It was all perfect. Perfect because the bride was stunning and the groom had style. Perfect because of the setting, the elegant backdrop of a manoir and its manicured, labyrinthed garden, the cloudless summer evening sky and the approaching sunset. Perfect because of the eclectic mix of French and English conversations. Perfect because I looked around at the friends of the bride and groom who’d assembled to celebrate, and I thought to myself, what a lovely collection of people. How lucky we are to know them.

When you live as an expatriate in a transient city like Paris, you make friends in cycles. There’s the first set, made up of anybody who’ll have you, basically, because you’re new in town. This evolves into a more deliberate circle of friends with bonds that form because of common interests. Just when those friendships seem to be cemented, someone moves away. Another friend, who was perhaps on the periphery before, steps into the place made empty by the departure and brings along other friends and the circle grows. Then people move away and it shrinks again. That couple that became your best friends, they get transferred to Cambodia or they move to Boston or return to New Zealand or god forbid they break up and the circle of friends has to adjust to accommodate the change.

This happens everywhere, to some degree. But in a foreign capital that attracts voyagers and wanderlusters, the landscape of friends shifts more often than usual. It’s like living on a fault line, with tectonic plates of friends and acquaintances in constant motion.

We do have some very affable French friends whom have warmly welcomed us to their land and their habits of wine and cheese and all-of-August-off. We are part of a cool and creative association of fine colleagues who are also good friends. But the community we most easily identify with is expatriate. We are not French, we are other, or at least in-between.

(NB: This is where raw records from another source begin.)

===== config.mk =====
export PLATFORM = sky130hd
export DESIGN_NAME = ps2_kbd_rx
export DESIGN_NICKNAME = d
export VERILOG_FILES = /design/src/rtl/ps2_pkg.sv /design/src/rtl/ps2_sync_filter.sv /design/src/rtl/ps2_kbd_rx.sv
export SDC_FILE = /design/constraint.sdc
export NUM_CORES = 1
export LEC_CHECK = 0
export ABC_AREA = 0
export CAP_MARGIN = 0
export CORE_MARGIN = 3
export CORE_UTILIZATION = 45
export DETAILED_ROUTE_END_ITERATION = 10
export GPL_TIMING_DRIVEN = 1
export PLACE_DENSITY = 0.73
export SYNTH_ARGS = -nofsm -noshare
export SYNTH_HDL_FRONTEND = slang
export SYNTH_HIERARCHICAL = 1
export SYNTH_SLANG_ARGS = --single-unit

===== constraint.sdc =====
create_clock -name clk -period 2.22 [get_ports clk]
set_input_delay 0.444 -clock clk [delete_from_list [all_inputs] [get_ports clk]]
set_output_delay 0.444 -clock clk [all_outputs]
set_load 0.02 [all_outputs]

===== src/rtl/ps2_pkg.sv =====
// Shared PS/2 receiver types and constants, also used by the I/O address decode.
package ps2_pkg;

  typedef enum logic [1:0] {IDLE, DATA, PARITY, STOP} state_t;

  localparam int          PS2_DATA_BITS  = 8;
  localparam logic [7:0]  PS2_BREAK_CODE = 8'hF0;
  localparam logic [31:0] KEYB_IO_ADDR   = 32'h0000_6000;

endpackage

When I first used to take the girls to school, I was just a drop-off-and-go-mom: I’d cheerfully greet any familiar parents encountered but otherwise I’d hop on that velib’ and get back home. Those uninterrupted hours while they are at school seemed too scarce a commodity not to be maximized to their fullest. But De-facto, he’d hang around, waiting to watch the girls as their teachers escort them from the courtyard to the school building, waving at them as they pass two-by-two like animals marching to an ark. In the meantime, he met more parents. He chatted and went for a café. He became a regular in several overlapping coffee klatches. He made friends.

And then it happened. A group email included our addresses and we were invited to join a dinner and dancing get-together at a club. A few weeks later we got an invite to a birthday party. Next we were invited to the wedding. We’d been absorbed.

I love this community of bilingual parents. It’s not a clique of expats who cloister themselves and lament about how things are better at home. This tribe is made of couples where he’s French and she’s English, or she’s French and he’s American, or they’re both Brits but weaving their lives into the fabric of Parisian life. What binds us is just what differentiates us in our home countries: having chosen consciously to live outside the borders of our own culture and to (sometimes) struggle through this one. We worry about our kids and how they’ll survive the French school, we compare notes and help each other and laugh at ourselves as we cope. We’re also just the right amount of wild and ready for a good time. For instance, last Saturday night this very gang congregated at a small club not too far from the Bastille. Some of us were twice as old as the younger patrons but we were the ones who moved the furniture so we could dance, and we were the ones who kept shouting for more volume on the music.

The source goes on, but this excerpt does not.